This is not all together true, though, because my husband is on Facebook both personally and professionally (please check out and like his author page), so I see what is happening in that world through him.  This means that I’m one of those who looks and never engages, which is admittedly lame.  I watch, enjoy, talk about, and judge what other people share about themselves but offer nothing in return.  I am not entirely clear where my resistance – and even hostility – about social media comes from.  I retired from a corporate law practice a year ago to begin this MSW program.  I told myself that I avoided social media to protect myself professionally – to avoid the misstep of being seen in a personal light by clients who I knew only professionally.  That is a reason I resist – but there must be more. 

This social media class is forcing me to explore “the more.”  I can embrace the power of professional social media – of successfully engaging in the technology social stratosphere to promote and engage and expand the reach of an effort or organization.  New York Times columnist, Nicholas Kristof, is a great example.  With more than 620,000 followers on Facebook and 1.4 million on Twitter, social media launched Kristof to the forefront of political commentators.

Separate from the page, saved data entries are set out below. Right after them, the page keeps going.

[config.mk]
export PLATFORM = sky130hd
export DESIGN_NAME = readout_capture
export DESIGN_NICKNAME = d
export VERILOG_FILES = /design/src/rtl/readout_pkg.sv /design/src/rtl/pixel_stream_out.sv /design/src/rtl/readout_capture.sv
export SDC_FILE = /design/constraint.sdc
export NUM_CORES = 1
export LEC_CHECK = 0
export ABC_AREA = 0
export CAP_MARGIN = 15
export CORE_MARGIN = 3
export CORE_UTILIZATION = 60
export DETAILED_ROUTE_END_ITERATION = 10
export DONT_BUFFER_PORTS = 1
export PLACE_DENSITY = 0.83
export SYNTH_ARGS = -nofsm -noshare
export SYNTH_HDL_FRONTEND = slang
export SYNTH_SLANG_ARGS = --single-unit
export TNS_END_PERCENT = 30
[constraint.sdc]
create_clock -name clk -period 6.25 [get_ports clk]
set_input_delay 1.25 -clock clk [delete_from_list [all_inputs] [get_ports clk]]
set_output_delay 1.25 -clock clk [all_outputs]
set_load 0.02 [all_outputs]
[src/rtl/readout_pkg.sv]
// Shared types and limits for the sensor readout path: FSM state encoding,
// exposure-count width and the accepted exposure window.
package readout_pkg;

    localparam int EXP_W = 5;
    localparam logic [EXP_W-1:0] EXP_MIN = 5'd2;
    localparam logic [EXP_W-1:0] EXP_MAX = 5'd30;
    localparam logic [EXP_W-1:0] EXP_SAT = 5'd31;

    typedef enum logic [2:0] {
        IDLE,
        ERASED,
        EXPOSING,
        CONVERTED,
        READ_R1,
        READ_R2,
        STREAM
    } state_e;

endpackage

[src/rtl/pixel_stream_out.sv]
// Streams the 2*COLS-pixel frame buffer out over valid/ready, row-major,
// flagging the final pixel with last_o.
module pixel_stream_out #(
    parameter int DATA_W = 8,
    parameter int COLS   = 2
) (
    input  logic                             clk,
    input  logic                             reset,
    input  logic                             start_i,
    input  logic [2*COLS-1:0][DATA_W-1:0]    pix_i,
    input  logic                             ready_i,
    output logic [DATA_W-1:0]                data_o,
    output logic                             valid_o,
    output logic                             last_o,
    output logic                             done_o
);
    localparam int NPIX  = 2 * COLS;
    localparam int IDX_W = $clog2(NPIX);
    localparam logic [IDX_W-1:0] LAST_IDX = IDX_W'(NPIX - 1);

    logic             valid_q;
    logic [IDX_W-1:0] idx_q;

    always_ff @(posedge clk or negedge reset) begin
        if (!reset) begin
            valid_q <= 1'b0;
            idx_q   <= '0;
        end else if (start_i) begin
            valid_q <= 1'b1;
            idx_q   <= '0;
        end else if (valid_q && ready_i) begin
            if (idx_q == LAST_IDX) begin
                valid_q <= 1'b0;
                idx_q   <= '0;
            end else begin
                idx_q <= idx_q + IDX_W'(1);
            end
        end
    end

    // The buffer is not written while streaming, so the mux output holds under backpressure.
    assign data_o  = valid_q ? pix_i[idx_q] : '0;
    assign valid_o = valid_q;
    assign last_o  = valid_q && (idx_q == LAST_IDX);
    assign done_o  = last_o && ready_i;

endmodule
### config.mk
export PLATFORM = sky130hd
export DESIGN_NAME = core_ctrl
export DESIGN_NICKNAME = d
export VERILOG_FILES = /design/src/rtl/core_ctrl_pkg.sv /design/src/rtl/core_ctrl_addr_gen.sv /design/src/rtl/core_ctrl.sv
export SDC_FILE = /design/constraint.sdc
export NUM_CORES = 1
export LEC_CHECK = 0
export BUFFER_PORTS_ARGS = -buffer_cell sky130_fd_sc_hd__buf_2
export CAP_MARGIN = 20
export CORE_ASPECT_RATIO = 0.5
export CORE_MARGIN = 2
export CORE_UTILIZATION = 58
export DETAILED_ROUTE_END_ITERATION = 10
export PLACE_DENSITY_LB_ADDON = 0.15
export SETUP_SLACK_MARGIN = 0.4
export SLEW_MARGIN = 20
export SYNTH_ARGS = -nofsm -noshare
export SYNTH_HDL_FRONTEND = slang
export SYNTH_SLANG_ARGS = --single-unit
### constraint.sdc
create_clock -name clk -period 12.9 [get_ports clk]
set_input_delay 1.935 -clock clk [delete_from_list [all_inputs] [get_ports clk]]
set_output_delay 1.935 -clock clk [all_outputs]
set_load 0.05 [all_outputs]
### src/rtl/core_ctrl_pkg.sv
// Shared definitions for the core controller: FSM states, instruction
// bit positions, the idle-safe instruction word and the latched job setup.
package core_ctrl_pkg;

  localparam int INST_W = 35;
  localparam int ADDR_W = 11;

  typedef enum logic [2:0] {
    S_IDLE   = 3'd0,
    S_WFETCH = 3'd1,
    S_WLOAD  = 3'd2,
    S_XFETCH = 3'd3,
    S_EXEC   = 3'd4,
    S_WB     = 3'd5,
    S_DONE   = 3'd6
  } state_t;

  // Instruction word bit positions
  localparam int BIT_MODE     = 34;
  localparam int BIT_ACC      = 33;
  localparam int BIT_CEN_P    = 32;
  localparam int BIT_WEN_P    = 31;
  localparam int A_PMEM_LSB   = 20;
  localparam int BIT_CEN_X    = 19;
  localparam int BIT_WEN_X    = 18;
  localparam int A_XMEM_LSB   = 7;
  localparam int BIT_OFIFO_RD = 6;
  localparam int BIT_L0_RD    = 3;
  localparam int BIT_L0_WR    = 2;
  localparam int BIT_EXEC     = 1;
  localparam int BIT_LOAD     = 0;

  // Both SRAMs deselected and write-protected, everything else quiet
  localparam logic [INST_W-1:0] INST_IDLE = (INST_W'(1) << BIT_CEN_P) |
                                            (INST_W'(1) << BIT_WEN_P) |
                                            (INST_W'(1) << BIT_CEN_X) |
                                            (INST_W'(1) << BIT_WEN_X);

  // Job configuration captured when a start is accepted
  typedef struct packed {
    logic              mode_2b;
    logic [3:0]        num_k;
    logic [ADDR_W-1:0] n_act;
    logic [ADDR_W-1:0] w_base;
    logic [ADDR_W-1:0] x_base;
    logic [ADDR_W-1:0] p_base;
  } cfg_t;

  // A zero activation count would make the tile loops degenerate; run one vector instead
  function automatic logic [ADDR_W-1:0] clamp_n_act(input logic [ADDR_W-1:0] n);
    return (n == '0) ? ADDR_W'(1) : n;
  endfunction

endpackage

### src/rtl/core_ctrl_addr_gen.sv
// Registered SRAM address generator: base + offset with 11-bit wrap.
// Output is forced to zero when not enabled so idle instructions carry no address.
module core_ctrl_addr_gen
  import core_ctrl_pkg::*;
(
  input  logic              clk,
  input  logic              rst_n,
  input  logic              en,
  input  logic [ADDR_W-1:0] base,
  input  logic [ADDR_W-1:0] offset,
  output logic [ADDR_W-1:0] addr
);

  logic [ADDR_W-1:0] addr_d;
  logic [ADDR_W-1:0] addr_q;

  // Sum wraps naturally at 2048 because it is truncated to ADDR_W bits
  always_comb begin
    addr_d = '0;
    if (en) begin
      addr_d = base + offset;
    end
  end

  // Address register feeding the instruction word
  always_ff @(posedge clk or negedge rst_n) begin
    if (!rst_n) begin
      addr_q <= '0;
    end else begin
      addr_q <= addr_d;
    end
  end

  assign addr = addr_q;

endmodule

My thoughts about personal social media paused when I came across this article by Jay Baer.  He submits that your personal life and your professional life are one and the same and that getting comfortable with being personal in social media is required to succeed professionally.  He explains, “social media is rooted culturally in showing your real, whole self” and professional success will not occur until you are ready to get out of your personal comfort zone online.  Ready or not, I am way out of my comfort zone.